Puerto Rican news anchor (1951–2006)

Bruni Vélez Ramirez (March 27, 1951 – August 19, 2006) was a Puerto Rican television reporter. She was an anchorwoman on Puerto Rico's Channel 2's television show, "Telenoticias en Accion". She shared anchoring responsibilities at that show with Anibal Gonzalez Irizarry.

== Career in television ==
She worked as a television journalist for more than 20 years. One of the first women to serve as an anchor for a national news program. She also stood out as a radio broadcaster after acquiring the Station WXLX in Lajas, Puerto Rico.

== Personal ==
Velez was the sister of international singing star Wilkins, who became the MDA's ALS spokesman in Puerto Rico after she died of the disease in 2006.

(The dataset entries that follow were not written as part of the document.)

--- src/rtl/yuvrgb_mult_stage.sv ---
module yuvrgb_mult_stage
  import yuvrgb_pkg::*;
#(
  parameter int COEF_W = 11,
  parameter int SUM_W  = 10,
  parameter int PROD_W = 21
) (
  input  logic                     clk,
  input  logic                     rst_n,
  input  logic                     s1_valid,
  input  logic signed [SUM_W-1:0]  ys_i,
  input  logic signed [SUM_W-1:0]  us_i,
  input  logic signed [SUM_W-1:0]  vs_i,
  input  logic signed [COEF_W-1:0] coef_i [NUM_COEF],
  output logic                     s2_valid,
  output logic signed [PROD_W-1:0] prod_o [NUM_COEF]
);

  logic signed [SUM_W-1:0]  opnd   [NUM_COEF];
  logic signed [PROD_W-1:0] prod_d [NUM_COEF];

  // Operand per coefficient: C0 luma, C1/C2 red-difference, C3/C4 blue-difference
  for (genvar i = 0; i < NUM_COEF; i++) begin : g_mul
    if (i == 0) begin : g_luma
      assign opnd[i] = ys_i;
    end else if (i == 1 || i == 2) begin : g_vchroma
      assign opnd[i] = vs_i;
    end else begin : g_uchroma
      assign opnd[i] = us_i;
    end
    assign prod_d[i] = PROD_W'(coef_i[i]) * PROD_W'(opnd[i]);
  end

  always_ff @(posedge clk or negedge rst_n) begin
    if (!rst_n) begin
      s2_valid <= 1'b0;
    end else begin
      s2_valid <= s1_valid;
    end
  end

  always_ff @(posedge clk or negedge rst_n) begin
    if (!rst_n) begin
      for (int i = 0; i < NUM_COEF; i++) prod_o[i] <= '0;
    end else if (s1_valid) begin
      for (int i = 0; i < NUM_COEF; i++) prod_o[i] <= prod_d[i];
    end
  end


  s2_valid_chk: assert property (@(posedge clk) disable iff (!rst_n)
    s1_valid |=> s2_valid);

  s2_idle_chk: assert property (@(posedge clk) disable iff (!rst_n)
    !s1_valid |=> !s2_valid);

endmodule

She had a romantic relationship with musician and singer Chuky Acosta, member of Conjunto Quisqueya. Out of that relationship, she had her only son, Cèsar Acosta.

== Death ==
After battling for more than a year against Lou Gehrig's disease, Bruni Vélez died on a Saturday August 19, 2006, at the age of 55, accompanied by her family at her residence in Río Piedras, Puerto Rico.